In the entries that follow, the first line to write out is the one containing "typedef struct packed", and the last is the one containing "localparam regs_t REGS_INIT". Reproduce that stretch exactly, with nothing before or after it.
─── DATA PROVIDED
<file path="config.mk">
export PLATFORM = sky130hd
export DESIGN_NAME = tim_copy
export DESIGN_NICKNAME = d
export VERILOG_FILES = /design/src/rtl/tim_copy_pkg.sv /design/src/rtl/tim_copy.sv
export SDC_FILE = /design/constraint.sdc
export NUM_CORES = 1
export LEC_CHECK = 0
export CELL_PAD_IN_SITES_DETAIL_PLACEMENT = 0
export CELL_PAD_IN_SITES_GLOBAL_PLACEMENT = 1
export CORE_MARGIN = 5
export CORE_UTILIZATION = 30
export CTS_BUF_LIST = sky130_fd_sc_hd__clkbuf_8
export CTS_CLUSTER_SIZE = 25
export DETAILED_ROUTE_END_ITERATION = 16
export GPL_ROUTABILITY_DRIVEN = 0
export PLACE_DENSITY = 0.78
export SYNTH_ARGS = -nofsm -noshare
export SYNTH_HDL_FRONTEND = slang
export SYNTH_SLANG_ARGS = --single-unit
</file>
<file path="constraint.sdc">
create_clock -name clock -period 5.5 [get_ports clock]
set_input_delay 0.55 -clock clock [delete_from_list [all_inputs] [get_ports clock]]
set_output_delay 0.55 -clock clock [all_outputs]
set_load 0.01 [all_outputs]
</file>
<file path="src/rtl/tim_copy_pkg.sv">
// Shared definitions for the tim_copy block-copy/fill initiator:
// FSM states, the architectural register bundle and its reset value.
package tim_copy_wires;

    localparam int unsigned MAX_CNT_W = 32;
    localparam logic [31:0] WORD_STEP = 32'd4;

    typedef enum logic [2:0] {
        IDLE,
        RD_REQ,
        RD_WAIT,
        WR_REQ,
        WR_WAIT,
        FIN
    } state_t;

    // remaining is sized for the widest supported word_count; narrower counts are zero-extended.
    typedef struct packed {
        state_t                 state;
        logic [31:0]            src;
        logic [31:0]            dst;
        logic [MAX_CNT_W-1:0]   remaining;
        logic [31:0]            data;
        logic [31:0]            fill;
        logic                   mode;
        logic                   error;
    } regs_t;

    localparam regs_t REGS_INIT = '{
        state:     IDLE,
        src:       32'h0,
        dst:       32'h0,
        remaining: '0,
        data:      32'h0,
        fill:      32'h0,
        mode:      1'b0,
        error:     1'b0
    };

    function automatic logic [31:0] word_align(input logic [31:0] addr);
        return addr & ~32'h3;
    endfunction

endpackage

</file>
<file path="src/rtl/tim_copy.sv">
// Block copy / fill engine that masters the TIM valid/addr/wdata/wstrb port set,
// keeping exactly one request outstanding and pulsing done on completion or abort.
module tim_copy
    import tim_copy_wires::*;
#(
    parameter int unsigned cnt_width = 16
) (
    input  logic                 clock,
    input  logic                 reset,
    input  logic                 start,
    input  logic                 mode,
    input  logic [31:0]          src_addr,
    input  logic [31:0]          dst_addr,
    input  logic [cnt_width-1:0] word_count,
    input  logic [31:0]          fill_data,
    output logic                 busy,
    output logic                 done,
    output logic                 error,
    output logic                 mem_valid,
    output logic                 mem_instr,
    output logic [31:0]          mem_addr,
    output logic [31:0]          mem_wdata,
    output logic [3:0]           mem_wstrb,
    input  logic [31:0]          mem_rdata,
    input  logic                 mem_ready,
    input  logic                 mem_error
);

    regs_t       regs_q;
    logic        mem_valid_q;
    logic [31:0] mem_addr_q;
    logic [31:0] mem_wdata_q;
    logic [3:0]  mem_wstrb_q;
    logic        done_q;

    // Requests are launched on the edge that enters RD_REQ/WR_REQ, so mem_valid
    // is high for exactly the one cycle spent in the *_REQ state.
    always_ff @(posedge clock) begin
        if (!reset) begin
            regs_q      <= REGS_INIT;
            mem_valid_q <= 1'b0;
            mem_addr_q  <= 32'h0;
            mem_wdata_q <= 32'h0;
            mem_wstrb_q <= 4'h0;
            done_q      <= 1'b0;
        end else begin
            mem_valid_q <= 1'b0;
            done_q      <= 1'b0;
            case (regs_q.state)
                IDLE: begin
                    if (start) begin
                        regs_q.src       <= word_align(src_addr);
                        regs_q.dst       <= word_align(dst_addr);
                        regs_q.remaining <= MAX_CNT_W'(word_count);
                        regs_q.fill      <= fill_data;
                        regs_q.mode      <= mode;
                        regs_q.error     <= 1'b0;
                        if (word_count == '0) begin
                            regs_q.state <= FIN;
                        end else if (mode) begin
                            regs_q.state <= WR_REQ;
                            mem_valid_q  <= 1'b1;
                            mem_addr_q   <= word_align(dst_addr);
                            mem_wdata_q  <= fill_data;
                            mem_wstrb_q  <= 4'hF;
                        end else begin
                            regs_q.state <= RD_REQ;
                            mem_valid_q  <= 1'b1;
                            mem_addr_q   <= word_align(src_addr);
                            mem_wdata_q  <= 32'h0;
                            mem_wstrb_q  <= 4'h0;
                        end
                    end
                end
                RD_REQ: regs_q.state <= RD_WAIT;
                RD_WAIT: begin
                    if (mem_ready) begin
                        if (mem_error) begin
                            regs_q.error <= 1'b1;
                            regs_q.state <= FIN;
                            done_q       <= 1'b1;
                        end else begin
                            regs_q.data  <= mem_rdata;
                            regs_q.src   <= regs_q.src + WORD_STEP;
                            regs_q.state <= WR_REQ;
                            mem_valid_q  <= 1'b1;
                            mem_addr_q   <= regs_q.dst;
                            mem_wdata_q  <= mem_rdata;
                            mem_wstrb_q  <= 4'hF;
                        end
                    end
                end
                WR_REQ: regs_q.state <= WR_WAIT;
                WR_WAIT: begin
                    if (mem_ready) begin
                        if (mem_error) begin
                            regs_q.error <= 1'b1;
                            regs_q.state <= FIN;
                            done_q       <= 1'b1;
                        end else begin
                            regs_q.dst       <= regs_q.dst + WORD_STEP;
                            regs_q.remaining <= regs_q.remaining - MAX_CNT_W'(1);
                            if (regs_q.remaining == MAX_CNT_W'(1)) begin
                                regs_q.state <= FIN;
                                done_q       <= 1'b1;
                            end else if (regs_q.mode) begin
                                regs_q.state <= WR_REQ;
                                mem_valid_q  <= 1'b1;
                                mem_addr_q   <= regs_q.dst + WORD_STEP;
                                mem_wdata_q  <= regs_q.fill;
                                mem_wstrb_q  <= 4'hF;
                            end else begin
                                regs_q.state <= RD_REQ;
                                mem_valid_q  <= 1'b1;
                                mem_addr_q   <= regs_q.src;
                                mem_wdata_q  <= 32'h0;
                                mem_wstrb_q  <= 4'h0;
                            end
                        end
                    end
                end
                // A zero-count start lands here with done low, so it spends one extra cycle.
                FIN: begin
                    if (done_q) begin
                        regs_q.state <= IDLE;
                    end else begin
                        done_q <= 1'b1;
                    end
                end
                default: regs_q <= REGS_INIT;
            endcase
        end
    end

    assign busy      = (regs_q.state != IDLE);
    assign done      = done_q;
    assign error     = regs_q.error;
    assign mem_valid = mem_valid_q;
    assign mem_instr = 1'b0;
    assign mem_addr  = mem_addr_q;
    assign mem_wdata = mem_wdata_q;
    assign mem_wstrb = mem_wstrb_q;

endmodule

</file>
[Word level (Yosys, flattened, before mapping)]
Cells that the tools add are included.
Storage, ports and cells
  output and inout bits: 73
  memories: 0
  bits in writable memories: 0
  flip-flop bits (word level): 203
  word-level logic and storage cells: 116
  bits of input ports: 150
  latch bits: 0
  ROM bits: 0
Operators by class
  $mul: 0
  divide/modulo/power cells: 0
  add/sub/neg operators: 3
  mux-type cells: 66
  bitwise gates (word level): 4
  shift operators: 0
  $lt $le $gt $ge: 0
  equal/unequal tests: 16
  reductions and logical operators: 15
Operators by type and width (number)
  $mux 32: 19
  $pmux 32 s3: 3
  $pmux 64 s3: 1
  $mux 64: 2
  $mux 99: 1
  $pmux 33 s2: 1
  $add 32x3->32 const B: 2
  $mux 4: 9
  $mux 35: 1
  $mux 34: 1
  $eq 32x1->1 const B: 1
  $sub 32x1->32 const B: 1
  $mux 3: 6
  $pmux 3 s6: 1
  $logic_not 16->1: 1
  $ne 2x2->1 const B: 8
  $reduce_and 4->1: 4
  $mux 1: 15
  $pmux 4 s3: 1
  $pmux 1 s3: 3
  $reduce_and 8->1: 1
  $reduce_or 4->1: 2
  $eq 3x2->1 const B: 2
  $eq 3x3->1 const B: 2
  other kinds (10): 16

[Longest topological paths before layout]
  depth in word-level cells: 6
  mapped depth: 9
  depth with buffers taken out: 7

[Worst setup path before layout]
Ideal clock, no wire load.
  path kind: input port to flip-flop
  start point: input start
  end point: register regs_q[96] in the netlist's numbering
  buffers on the path: 0
  setup slack: 3.334 ns
  data required time: 5.428 ns
  stages: 6
  setup time: 0.072 ns
  data arrival time: 2.094 ns
  path through: or3b_4 > a21o_1 > a211oi_4 > nand2_2 > or4_1 > a21oi_1
Between the ends
  cells in the longest elaborated chain, start to end: 2
Ends and longest elaborated chain
  start, declared: line tim_copy.sv:10  | input logic start,
  $ne 2x2->1 (no line)
  $reduce_and 4->1 (no line)
  end, declared: line tim_copy.sv:29  | regs_t regs_q;
No other way between the ends.
A chain may end at the register's enable or synchronous reset.

[Worst setup path in the final report]
  start point: register regs_q[164] in the netlist's numbering
  end point: register mem_addr_q[30], in the netlist mem_addr[30]
Between the ends
  cells in the longest elaborated chain, start to end: 3
  elaborated cells between the ends (all ways): 13
  those cells by class: eq/ne (9); mux (1); reduce/logical (3)
Ends and longest elaborated chain
  $eq 3x3->1, or another cell as far along: line tim_copy.sv:49  | case (regs_q.state)
  $ne 2x2->1 (no line) or $reduce_bool 3->1 (tied branches)
  $reduce_and 8->1 (no line)
  end signal, assigned: line tim_copy.sv:63  | mem_addr_q <= word_align(dst_addr);
  end signal, assigned: line tim_copy.sv:69  | mem_addr_q <= word_align(src_addr);
  end signal, assigned: line tim_copy.sv:87  | mem_addr_q <= regs_q.dst;
  end, declared: line tim_copy.sv:31  | logic [31:0] mem_addr_q;
Several ways; a longest one is shown, not always the timed one.

==> metrics <==
initial core utilization 0.3034; slowest CP cell buf_4; ys async rst share 0; via/cell ratio 5.626; CTS root buf clkbuf_8; DRT iter0 DRCs 1082; Yosys cell types 76; # nets final 1685; vias in the first global route 10550; leakage power total 4.630 nW; via count 11290; Int Pwr 0.002621 W; #FFs+latches synth 194; status finished clean; Flop pwr share 0.416; Pwr per Cell Area 323.2 nW/um^2; Total GRT Usage 0.2034; crit-path leading delay family buffers and inverters; PortBufs 215; Fin Setup TNS 0 ps; CP dominant cell by count buf_4; GRT Residual Overflow 0; net switching power 0.001762 W; CTS H-tree depth 4; fin crit share 0.6054; nature of the critical path startpoint flip-flop; CTS tree built; Slew Limit Fails 0; Setup violations, final 0; Die X 199.4 um; layout cells sized above 1 0.06930; Worst EP arrival 3730 ps; CP Cell Sequence buf_4 > nor3_4 > inv_1 > o21bai_1 > a211oi_4 > buf_4 > o311ai_0 > o221a_2; clk buf depth 2; setup clock skew after layout 22.71 ps; Final Critical Period 3330 ps; Die ar. 39770 um^2; worst relative slew slack 0.2572; Hold Vio Cnt, Final 0; total clock sinks 194; Worst-path clk slew 110 ps; post-cts sizing count 0; Layout Cell Area excl Fill 13560 um^2; slew of the pin with the lowest slew margin 1114 ps; Peak VDD IR 0.0001990 V; Seq/Total Area, Yosys 0.3608; Data required, critical path 5900 ps; max-cap viol count 0; first-pass GRT wire length 62.94 mm; Switching Share 0.4021; CP max FO 98; Mapped Area 10770 um^2; initial antenna violation count 2; TritonRoute pass-1 iters 7; Worst path max stage delay 790 ps; WS Path Type reg -> reg; CP endpoint kind flip-flop; drt drc 0; Core Area 35480 um^2; Clk pwr share 0.204; ys flop type dfxtp_1; fmax 300.3 MHz; Post-synth EDFFs 0; syn_area_per_cell 7.745 um^2; Num CTS Buffers 17; area of the multi-input gates 6387 um^2; most common cell after layout, fill and taps aside clkdlybuf4s50_1; largest net degree at the start of global routing 99; IO Pins 223; HPWL Detailed 28.81 mm; Comb pwr share 0.380; cells after synthesis 1390; Post-DRT Antenna Nets 0; Syn. warnings 0; Total Wirelength 42.03 mm; cell area after placement 13210 um^2; most frequent cells in the layout clkdlybuf4s50_1, dfxtp_1, nor2_1, nand2_1, a21oi_1; FF+latch area 3885 um^2; area delta synth->final 25.96%; RSZ-0062 raised after global routing false; clk_lat worst skew 510 ps; post-CTS repair timing setup buffer count 0; Wirelength per Cell 20.95 um; Die Span Y 199.4 um; Crit path buffers/inverters 3; Hold Path Class reg -> reg; row count 69; fillcell total 3674; Post-CTS Hold Buffers 0
-- registers in the layout, summed over array words and instances (netlist names) --
name	cells
mem_wdata	32
mem_valid	1
mem_wstrb	1
error	1
regs_q	128
mem_addr	30
done	1
-- synthesized netlist by cell type, types with 9 or more instances --
library cell / number / area, um^2
xor2_1: 36 / 315.3
dfxtp_1: 194 / 3884
a22oi_1: 69 / 518.0
and3_1: 13 / 81.33
nor4_1: 15 / 93.84
mux2_2: 11 / 123.9
mux2i_1: 27 / 270.3
nand2_1: 161 / 604.3
a211oi_1: 11 / 82.58
a221oi_1: 17 / 148.9
clkbuf_1: 91 / 341.6
nor2_1: 172 / 645.6
xnor2_1: 18 / 157.7
nor3_1: 29 / 145.1
a311oi_1: 34 / 297.8
a21oi_1: 114 / 570.6
o21ai_0: 98 / 490.5
buf_2: 11 / 55.05
nand4_1: 20 / 125.1
a31oi_1: 15 / 93.84
and2_1: 10 / 62.56
o22ai_1: 9 / 56.30
inv_1: 9 / 33.78
nand3_1: 66 / 330.3
-- cells by family (layout without fill, tap and decap cells) --
family | Yosys count | after routing | share of synthesized area
AO/OA/AOI/OAI | 433 | 433 | 0.2677
flip-flops | 194 | 194 | 0.3608
adder cells (fa/ha/maj) | 4 | 4 | 0.004649
XOR/XNOR | 54 | 54 | 0.04393
other | 1 | 4 | 0.0003483
AND/OR/NAND/NOR | 537 | 537 | 0.2345
multiplexers | 38 | 38 | 0.03661
buffers and inverters | 129 | 281 | 0.05149
-- worst reg2reg max path, stage by stage, from the launching register on --
cell	delay [ps]
dfxtp_2	650
buf_4	420
nor3_4	60
inv_1	200
o21bai_1	180
a211oi_4	240
buf_4	790
o311ai_0	370
o221a_2	310
-- power by group through the flow --
stage / clock [W] / combinational, W / sequential (W)
after global routing: 0.000974 / 0.00182 / 0.00185
after detailed placement: 0 / 0.00166 / 0.00185
after global placement: 0 / 0.00165 / 0.00184
final: 0.000895 / 0.00167 / 0.00182
after floorplan: 0 / 0.000968 / 0.00183
after CTS: 0.000917 / 0.00167 / 0.00182
-- path summary, 6_finish.rpt --
path / start / endpoint / slack, ps / depth (start not counted)
worst max-delay path: regs_q[164] / mem_addr[30] / 2170 / 8
worst min-delay path: regs_q[3] / regs_q[3] / 450 / 2
worst max register to register: regs_q[164] / mem_addr[30] / 2170 / 8
worst min register to register: regs_q[3] / regs_q[3] / 450 / 2
-- routing by layer --
| layer | vias up | part of all wire | wire length [um] | track usage |
|---|---|---|---|---|
| met1 | 5391 | 0.44 | 18430 | 0.2823 |
| met2 | 436 | 0.46 | 19350 | 0.3189 |
| met3 | 65 | 0.078 | 3269 | 0.04350 |
| met4 | 4 | 0.023 | 956 | 0.06063 |
| met5 | - | 0.00057 | 24 | 0 |
| li1 | 5390 | - | - | - |
-- cell type report --
class,instances,area share
timing repair buffer,238,0.1711
clock inverter,15,0.008212
tap,461,0.04254
inverter,11,0.003229
multi-input combinational,1069,0.4710
antenna,1,0.0001845
clock buffer,17,0.01725
sequential,194,0.2865
-- metrics by stage --
step | total power, W | setup WS (ps) | hold WS [ps] | cells | util
after floorplan | 0.002794 | 3334 | 431.6 | 1392 | -
after global placement | 0.003488 | 2042 | 437.1 | 1973 | 0.3724
after detailed placement | 0.003503 | 2025 | 442.8 | 1973 | 0.3724
after CTS | 0.004399 | 2217 | 457.6 | 2005 | 0.3821
after global routing | 0.004641 | 1938 | 475.2 | 2005 | 0.3821
final | 0.004383 | 2170 | 453.7 | 2006 | 0.3822
Note: power is estimated with default switching activity, not from simulation.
──────
• [TASK SOLUTION]:
    typedef struct packed {
        state_t                 state;
        logic [31:0]            src;
        logic [31:0]            dst;
        logic [MAX_CNT_W-1:0]   remaining;
        logic [31:0]            data;
        logic [31:0]            fill;
        logic                   mode;
        logic                   error;
    } regs_t;

    localparam regs_t REGS_INIT = '{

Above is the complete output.